Adaptive Functioning on the Borderlands of the Autism Spectrum

Thursday, May 17, 2012
Sheraton Hall (Sheraton Centre Toronto)
3:00 PM
R. Varrall1, D. H. H. Skuse2 and W. Mandy3, (1)Great Ormond Street Hospital, London, United Kingdom, (2)Behavioural and Brain Sciences, Institute of Child Health, University College London, London, United Kingdom, (3)University College London, London, United Kingdom
Background: Autism spectrum disorders (ASDs) are considered to be dimensional, sitting at the extreme end of a continuum that extends throughout the general population. As such, there are individuals with elevated autistic traits who do not meet criteria for an ASD. It is likely that, under current proposals for ASD in DSM-5, the diagnostic threshold will be raised, thus excluding from the autism spectrum some individuals who currently meet criteria for Asperger’s syndrome and pervasive developmental disorder not otherwise specified (PDD-NOS). This raises the question of where the threshold for ASD diagnosis should be set. One approach to evaluating the validity and utility of a diagnostic threshold is to test how well it captures people with high levels of functional impairment and excludes individuals who are not seriously functionally impaired.

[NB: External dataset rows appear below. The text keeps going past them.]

==> flow/design.v <==
module alu  (input wire [ 31 : 0 ] reg_a,
             input wire [ 31 : 0 ] reg_b,
             input wire [ 3 : 0 ] alu_ctrl,
             output reg [ 31 : 0 ] result_value );
    always @(*) begin
        case (alu_ctrl)
            4'b0001 : result_value = reg_a + reg_b;  
            4'b0010 : result_value = reg_a - reg_b;  
            4'b0011 : result_value = reg_a & reg_b;  
            4'b0100 : result_value = reg_a | reg_b;  
            4'b0101 : result_value = reg_a * reg_b;  
            default: result_value = 0;
        endcase
    end
endmodule
==> flow/run.sh <==
#!/bin/bash
# OpenROAD 26Q1-2900-gdf79404cd8, Yosys 0.63+post, stock flow scripts
make -C /OpenROAD-flow-scripts/flow DESIGN_CONFIG=/design/flow/config.mk WORK_HOME=/design/flow/orfs finish
==> flow/config.mk <==
export PLATFORM = sky130hd
export DESIGN_NAME = alu
export DESIGN_NICKNAME = alu
export VERILOG_FILES = /design/flow/design.v
export SDC_FILE = /design/flow/constraint.sdc
export NUM_CORES = 4
export LEC_CHECK = 1
export CORE_UTILIZATION = 30
==> flow/constraint.sdc <==
current_design alu

set clk_period 20.1
set clk_io_pct 0.2

create_clock -name clk0 -period $clk_period

set non_clock_inputs [all_inputs -no_clocks]
set_input_delay [expr $clk_period * $clk_io_pct] -clock clk0 $non_clock_inputs
set_output_delay [expr $clk_period * $clk_io_pct] -clock clk0 [all_outputs]
==> flow_metrics.tcl <==
# collected from the flow reports
set metrics [dict create \
    top_library_cells_by_usage_in_the_layout_fill_and_taps_aside "fa_1, inv_1, and2_1, nand2_1, ha_1" \
    global_route_wire_length_before_repair_um 93300 \
    critical_path.most_common_cell "fa_1" \
    synth.yosys.num_cells 2205 \
    tool_warnings 34 \
    post_synth_main_logic_family "adder cells" \
    wl_um 57800 \
    buffers_inserted_by_post_cts_timing_repair 0 \
    cpPeakStageDelay_ns 0.88 \
    via_count_of_the_routed_design 15100 \
    fp.coreArea_um2 61900 \
    timing.final.crit_share_pct 80.6 \
    slew_headroom_pct 38.6 \
    power.switching_mw 3.79 \
    critPathKind "in -> out" \
    holdBufCountCts 0 \
    drc_errors 0 \
    ant_nets 0 \
    worstHoldPathType "in -> out" \
    totalNegativeSetupSlack_ns 0 \
    internal-power_mw 2.90 \
    globalRouteOverflowTotal 0 \
    max_cap_violations 0 \
    final_cell_count_no_fill 3069 \
    crit_path_capture "result_value[31]" \
    maxClockFrequency_ghz 0.0617 \
    total_cell_area_reported_by_yosys_after_synthesis_um2 18900 \
    grt_use_total_pct 19.9 \
    yosys.area_share.aoi_pct 9.75 \
    critical_path.startpoint "reg_a[17]" \
    layout.clock_buffers 0 \
    finalSetupViolations 0 \
    number_of_design_rule_violations_left_by_the_first_detailed_router_iteration 753 \
    grt_antenna_before_repair 2 \
    synth_sequential_area_ratio_pct 0 \
    crit_chain "clkdlybuf4s50_1, and2_1, fa_1, inv_1, fa_1, fa_1, fa_1, inv_1, fa_1, fa_1, fa_1, fa_1, ha_1, nand4_1, or2_2, nor3_1, or4_1, o221ai_1, o21ai_0, o22ai_1, xnor2_1, o221ai_1, clkdlybuf4s50_1" \
    die_h_um 253 \
    run_status "finished, final reports clean" \
    gp_routability_congestion 0.984 \
    ir_worst_vdd_uv 536 \
    post_synth_instance_area_um2 18900 \
    whs_ns 9.22 \
    synthesis.area_per_instance_um2 8.55 \
    timing_max_transition_violations_final 0 \
    mux_cell_area_share_after_synthesis_pct 0.338 \
    layout-drive-gt1-share_pct 3.27 \
    port_buffers 100 \
    power_per_cell_area_nw_per_um2 321 \
    layout-area-overhead-vs-synth_pct 10.5 \
    n_sequential_cell 0 \
    worst_path_max_delay_cell "clkdlybuf4s50_1" \
    synth_simple_gate_area_share_pct 19.3 \
    synthCells 2205 \
    floorplan.core_util_pct 30.5 \
    final_routed_wire_length_divided_by_cell_count_um 18.8 \
    synth_cell_types 63 \
    grt_start_max_net_pins 37 \
    numPlacedInstances 3067 \
    final-hold-violation-count 0 \
    drt-pass1-iter-count 5 \
    cp.arrival_ns 12.19 \
    fin_total_pwr_mw 6.69 \
    die_w_um 253 \
    sequential_cell_area_um2 0 \
    grt_setup_unrepaired "no" \
    num_rows 91 \
    first_global_vias 16500 \
    ys_sh_adder_pct 53.8 \
    die_area_um2 63900 \
    fin_crit_ns 16.21 \
    path_max_fanout 18 \
    filler_cell_count 6314 \
    total_leakage_power_nw 9.94 \
    cp.required_ns 16.08 \
    cts_resized 0 \
    power.share.switching_pct 56.7 \
    detail_route.vias_per_cell 4.92 \
    endpoint_kind "output port" \
    measured_slew_at_the_worst_slew_check_pin_ns 0.922 \
    synthXorXnorAreaFrac_pct 6.36 \
    floorplan.io_pins 100 \
    yosys_warnings 1 \
    hpwl_um 42900 \
    mostFrequentLayoutCell "fa_1" \
    cp-start-kind "input pin" \
]
[synth_stat cells, types with 3 or more instances]
library cell,instances,share of area (%)
and3_1,4,0.13
buf_1,5,0.10
nand3_1,10,0.27
o21a_1,9,0.36
a22oi_1,4,0.16
inv_1,396,7.9
a31oi_1,3,0.10
a21o_1,38,1.5
o221ai_1,6,0.28
nand2b_1,7,0.23
o22ai_1,3,0.10
xnor2_1,90,4.2
or3_1,6,0.20
o311ai_0,3,0.14
or2_2,4,0.13
and2_1,310,10
buf_2,3,0.080
nand2_1,250,5.0
a222oi_1,22,1.2
a211o_1,3,0.14
a21oi_1,63,1.7
a211oi_1,8,0.32
fa_1,409,43
o31ai_1,7,0.28
o21ai_0,62,1.6
ha_1,157,10
nor2b_1,11,0.36
nand4_1,10,0.33
o211ai_1,6,0.24
xor2_1,47,2.2
nor2_1,58,1.2
o31a_1,3,0.14
a2111oi_0,3,0.14
nor3_1,17,0.45
mux2i_1,3,0.16
clkbuf_1,121,2.4
o21bai_1,6,0.24
o41ai_1,3,0.14
mux2_2,3,0.18
[layer usage]
layer | track usage (%) | part of all wire (%) | vias to the layer above
met4 | 4.33 | 2.6 | 2
met1 | 27.0 | 42 | 7435
li1 | - | - | 6842
met3 | 7.34 | 10 | 88
met2 | 31.1 | 46 | 719
met5 | 0.154 | 0.023 | -
[stage by stage]
step | cell area [µm²] | util, % | setup slack (ns)
5_1_grt | 20800 | 33.6 | 3.36
4_1_cts | 20800 | 33.6 | 3.89
3_5_place_dp | 20800 | 33.6 | 3.95
3_3_place_gp | 20800 | 33.6 | 3.97
2_1_floorplan | 18900 | - | 5.61
6_report | 20800 | 33.6 | 3.89
[power by group through the flow]
stage / Sequential [mW] / Combinational, mW / Clock, mW
4_1_cts: 0 / 6.71 / 0
5_1_grt: 0 / 7.56 / 0
[logic make-up (layout without fill, tap and decap cells)]
group,after synthesis,in the layout
compound gates,269,269
other cells,0,2
fa+ha+maj,566,566
mux,6,6
xor+xnor,137,137
simple gates,702,702
buf+inv,525,550
[critical path: cells and delay by family]
family	cells	cell delay, ns
buf+inv	4	1.51
simple gates	5	1.31
fa+ha+maj	9	4.39
compound gates	4	0.79
xor+xnor	1	0.19
[worst min path at each step]
stage                 endpoint  cells after the start  startpoint
global route  result_value[31]                      4   reg_b[31]
CTS           result_value[31]                      4   reg_b[31]
finish        result_value[31]                      4   reg_b[31]
[layout make-up]
class	count	area (µm²)	area share, %
diodes	2	5.00	0.0240
inverters	396	1490	7.13
multi-input cells	1680	16900	81.1
well taps	837	1050	5.03
repair buffers	154	1410	6.75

Objectives: To investigate levels of adaptive functioning across the range of autistic presentations, to test how well current diagnostic thresholds distinguish between individuals with and without clinically severe levels of adaptive dysfunction.

Methods: Seventy-two young people (mean age = 11.03 years), referred for assessment at a specialist autism spectrum disorder (ASD) clinic were administered the Vinelands Adaptive Behaviour Scales (VABS); the parent-report 3Di; the Autism Diagnostic Observation Schedule (ADOS); Wechsler intelligence tests; and the Repetitive Behaviour Scale-Revised. Participants were classified according to DSM-IV-TR diagnosis, and those below threshold were included if they met AGRE criteria for ‘broad spectrum’ difficulties. Initially these groups were compared on measures of adaptive function. Correlational and regression models were then used to investigate relationships between IQ, autistic symptomatology and adaptive functioning.

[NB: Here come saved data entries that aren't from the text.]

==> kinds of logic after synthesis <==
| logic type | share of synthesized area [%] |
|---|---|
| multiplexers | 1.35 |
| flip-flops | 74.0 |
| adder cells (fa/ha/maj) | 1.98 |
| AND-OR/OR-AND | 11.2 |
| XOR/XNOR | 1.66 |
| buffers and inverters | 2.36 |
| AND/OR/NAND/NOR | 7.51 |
--- flow/design.v ---
`timescale 1ns / 1ps
module sdfg(
    input clock,
    input reset,
    input [15:0] A, B,   
    input [3:0] ALU_Sel,  
    output reg [15:0] ALU_Out,  
    output reg CarryOut,  
    output reg Zero,  
    output reg Sign,  
    output reg Parity  
);
  reg [15:0] ALU_Result;
  wire [16:0] tmp_add, tmp_sub;
  assign tmp_add = {1'b0, A} + {1'b0, B};
  assign tmp_sub = {1'b0, A} - {1'b0, B};
  always @(posedge clock or posedge reset) begin
    if (reset) begin
      ALU_Out <= 16'd0;
      CarryOut <= 1'd0;
      Zero <= 1'd0;
      Sign <= 1'd0;
      Parity <= 1'd0;
    end else begin
      ALU_Out <= ALU_Result;
      CarryOut <= (ALU_Sel == 4'b0000) ? tmp_add[16] : (ALU_Sel == 4'b0001) ? tmp_sub[16] : 1'b0;
      Zero <= (ALU_Result == 16'd0);
      Sign <= ALU_Result[15];
      Parity <= ~^ALU_Result;  
    end
  end
  always @(*) begin
    case (ALU_Sel)
      4'b0000:  
        ALU_Result = A + B;
      4'b0001:  
        ALU_Result = A - B;
      4'b0010:  
        ALU_Result = A * B;
      4'b0011:  
        ALU_Result = A / B;
      4'b0100:  
        ALU_Result = A + 1;
      4'b0101:  
        ALU_Result = A - 1;
      default: 
        ALU_Result = 16'hACAC;  
    endcase
  end
endmodule
--- flow/run.sh ---
#!/bin/bash
# OpenROAD 26Q1-2900-gdf79404cd8, Yosys 0.63+post, stock flow scripts
make -C /OpenROAD-flow-scripts/flow DESIGN_CONFIG=/design/flow/config.mk WORK_HOME=/design/flow/orfs finish
--- flow/config.mk ---
export PLATFORM = sky130hd
export DESIGN_NAME = sdfg
export DESIGN_NICKNAME = sdfg
export VERILOG_FILES = /design/flow/design.v
export SDC_FILE = /design/flow/constraint.sdc
export NUM_CORES = 4
export LEC_CHECK = 1
export CORE_UTILIZATION = 40
--- flow/constraint.sdc ---
current_design sdfg

set clk_period 1.0
set clk_io_pct 0.2

create_clock -name clk0 -period $clk_period [get_ports {clock}]

set non_clock_inputs [all_inputs -no_clocks]
set_input_delay [expr $clk_period * $clk_io_pct] -clock clk0 $non_clock_inputs
set_output_delay [expr $clk_period * $clk_io_pct] -clock clk0 [all_outputs]
[design/flow/design.v]
`timescale 1ns / 1ps
module task_no_of_0s(
                    input [7:0] a_in,
                    output reg [3:0] np_of_0s );
    integer i;
    always@*
    begin
        count_no(a_in,np_of_0s);          
    end
  task count_no(input [7:0] a_in,
                output [3:0] count);
       begin
           count =0;
           for (i=0;i<8;i=i+1)
           begin
                if(a_in[i]==0)
                count=count+1;
                else  
                count=count;
           end
       end
 endtask   
endmodule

Results: Adaptive functioning was impaired for the great majority of participants (88.9% scored within the VABS ‘low’ and ‘moderately low’ range). The proportion of children with impaired adaptive function did not differ significantly (p>.43) in individuals with autism (100% with impaired adaptive function), Asperger’s syndrome (89%), PDD-NOS (84%) and sub-threshold autistic traits (92%). Individuals with sub-threshold, ‘broad spectrum’ autistic difficulties experienced adaptive function difficulties that were as severe as those with autism. In regression models, only IQ and reciprocal social interaction impairments were predictive of adaptive functioning difficulties in this clinical sample.

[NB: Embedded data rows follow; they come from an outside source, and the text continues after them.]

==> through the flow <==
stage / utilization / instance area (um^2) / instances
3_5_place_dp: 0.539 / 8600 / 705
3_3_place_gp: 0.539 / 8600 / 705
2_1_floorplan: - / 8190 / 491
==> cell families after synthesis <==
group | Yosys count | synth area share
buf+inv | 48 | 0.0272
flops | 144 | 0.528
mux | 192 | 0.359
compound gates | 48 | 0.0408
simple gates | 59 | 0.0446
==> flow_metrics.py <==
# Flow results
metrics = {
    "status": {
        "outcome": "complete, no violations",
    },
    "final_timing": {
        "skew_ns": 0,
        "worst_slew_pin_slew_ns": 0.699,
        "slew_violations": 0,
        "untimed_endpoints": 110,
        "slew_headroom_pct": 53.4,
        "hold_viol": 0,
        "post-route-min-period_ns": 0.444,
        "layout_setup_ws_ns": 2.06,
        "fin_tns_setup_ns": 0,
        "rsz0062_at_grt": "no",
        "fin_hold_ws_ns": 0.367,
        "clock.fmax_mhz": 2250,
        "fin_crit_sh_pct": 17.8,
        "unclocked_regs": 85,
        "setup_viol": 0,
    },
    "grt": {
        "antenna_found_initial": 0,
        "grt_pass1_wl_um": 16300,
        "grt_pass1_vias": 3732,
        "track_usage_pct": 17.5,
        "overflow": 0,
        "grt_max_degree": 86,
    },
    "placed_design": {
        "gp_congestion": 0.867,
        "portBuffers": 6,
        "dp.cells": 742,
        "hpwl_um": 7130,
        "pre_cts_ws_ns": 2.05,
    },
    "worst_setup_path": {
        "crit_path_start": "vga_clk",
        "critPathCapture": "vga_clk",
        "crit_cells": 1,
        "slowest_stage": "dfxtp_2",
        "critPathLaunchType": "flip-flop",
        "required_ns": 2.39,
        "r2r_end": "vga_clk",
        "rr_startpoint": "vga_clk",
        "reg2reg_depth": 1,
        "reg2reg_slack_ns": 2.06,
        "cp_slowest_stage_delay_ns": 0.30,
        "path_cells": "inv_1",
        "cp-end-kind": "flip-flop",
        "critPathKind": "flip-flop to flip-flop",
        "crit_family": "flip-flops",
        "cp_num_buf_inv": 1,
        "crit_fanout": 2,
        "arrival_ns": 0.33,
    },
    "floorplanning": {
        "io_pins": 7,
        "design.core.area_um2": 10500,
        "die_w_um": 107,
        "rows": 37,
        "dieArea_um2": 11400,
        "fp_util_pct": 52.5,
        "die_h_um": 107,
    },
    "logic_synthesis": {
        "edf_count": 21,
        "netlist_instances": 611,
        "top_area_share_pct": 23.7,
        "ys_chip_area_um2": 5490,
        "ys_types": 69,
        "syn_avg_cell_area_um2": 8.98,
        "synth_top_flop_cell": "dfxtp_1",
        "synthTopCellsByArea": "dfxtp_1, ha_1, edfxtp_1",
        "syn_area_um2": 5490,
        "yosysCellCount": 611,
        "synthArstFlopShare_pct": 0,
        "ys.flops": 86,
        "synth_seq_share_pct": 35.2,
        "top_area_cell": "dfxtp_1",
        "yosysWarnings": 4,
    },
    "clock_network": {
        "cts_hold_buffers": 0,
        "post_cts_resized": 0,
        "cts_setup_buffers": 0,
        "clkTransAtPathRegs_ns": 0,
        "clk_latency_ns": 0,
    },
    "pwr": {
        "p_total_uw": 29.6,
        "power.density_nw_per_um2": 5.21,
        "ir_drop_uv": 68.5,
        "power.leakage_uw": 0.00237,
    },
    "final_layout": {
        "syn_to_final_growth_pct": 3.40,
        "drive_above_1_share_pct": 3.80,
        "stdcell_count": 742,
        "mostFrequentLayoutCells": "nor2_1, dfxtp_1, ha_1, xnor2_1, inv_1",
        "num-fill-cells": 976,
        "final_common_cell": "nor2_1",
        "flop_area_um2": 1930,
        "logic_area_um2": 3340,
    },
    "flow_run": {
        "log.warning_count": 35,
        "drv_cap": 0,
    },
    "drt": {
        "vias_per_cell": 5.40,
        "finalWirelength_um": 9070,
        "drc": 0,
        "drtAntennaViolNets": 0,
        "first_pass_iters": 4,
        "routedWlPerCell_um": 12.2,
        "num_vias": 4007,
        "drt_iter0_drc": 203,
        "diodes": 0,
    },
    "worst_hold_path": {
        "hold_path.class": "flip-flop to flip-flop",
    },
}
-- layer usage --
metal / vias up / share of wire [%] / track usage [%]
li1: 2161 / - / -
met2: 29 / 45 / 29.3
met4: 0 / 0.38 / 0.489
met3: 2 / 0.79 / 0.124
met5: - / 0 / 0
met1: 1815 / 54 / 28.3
## /design/flow/run.sh

```bash
#!/bin/bash
# OpenROAD 26Q1-2900-gdf79404cd8, Yosys 0.63+post, stock flow scripts
make -C /OpenROAD-flow-scripts/flow DESIGN_CONFIG=/design/flow/config.mk WORK_HOME=/design/flow/orfs finish
```

## /design/flow/config.mk

```make
export PLATFORM = sky130hd
export DESIGN_NAME = timer_top
export DESIGN_NICKNAME = timer_top
export VERILOG_FILES = /design/flow/design.v
export SDC_FILE = /design/flow/constraint.sdc
export NUM_CORES = 4
export LEC_CHECK = 1
export CORE_UTILIZATION = 30
```

## /design/flow/constraint.sdc

```tcl
current_design timer_top

set clk_period 4.3
set clk_io_pct 0.2

create_clock -name clk0 -period $clk_period [get_ports {clk}]

set non_clock_inputs [all_inputs -no_clocks]
set_input_delay [expr $clk_period * $clk_io_pct] -clock clk0 $non_clock_inputs
set_output_delay [expr $clk_period * $clk_io_pct] -clock clk0 [all_outputs]
```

Conclusions: Young people presenting at a social-communication clinic with partial and sub-threshold autistic presentations show significant and severe adaptive functioning difficulties. These are as severe and widespread as disabilities found in children with full PDD diagnoses, namely Autism and Asperger’s syndrome. This suggests that current diagnostic thresholds may be set too high to adequately capture all individuals whose autistic traits engender significant disability. Furthermore, plans to make ASD diagnosis more stringent in DSM-5 are likely to exclude children with clinically significant autistic difficulties from the support and treatment that comes with an ASD diagnosis.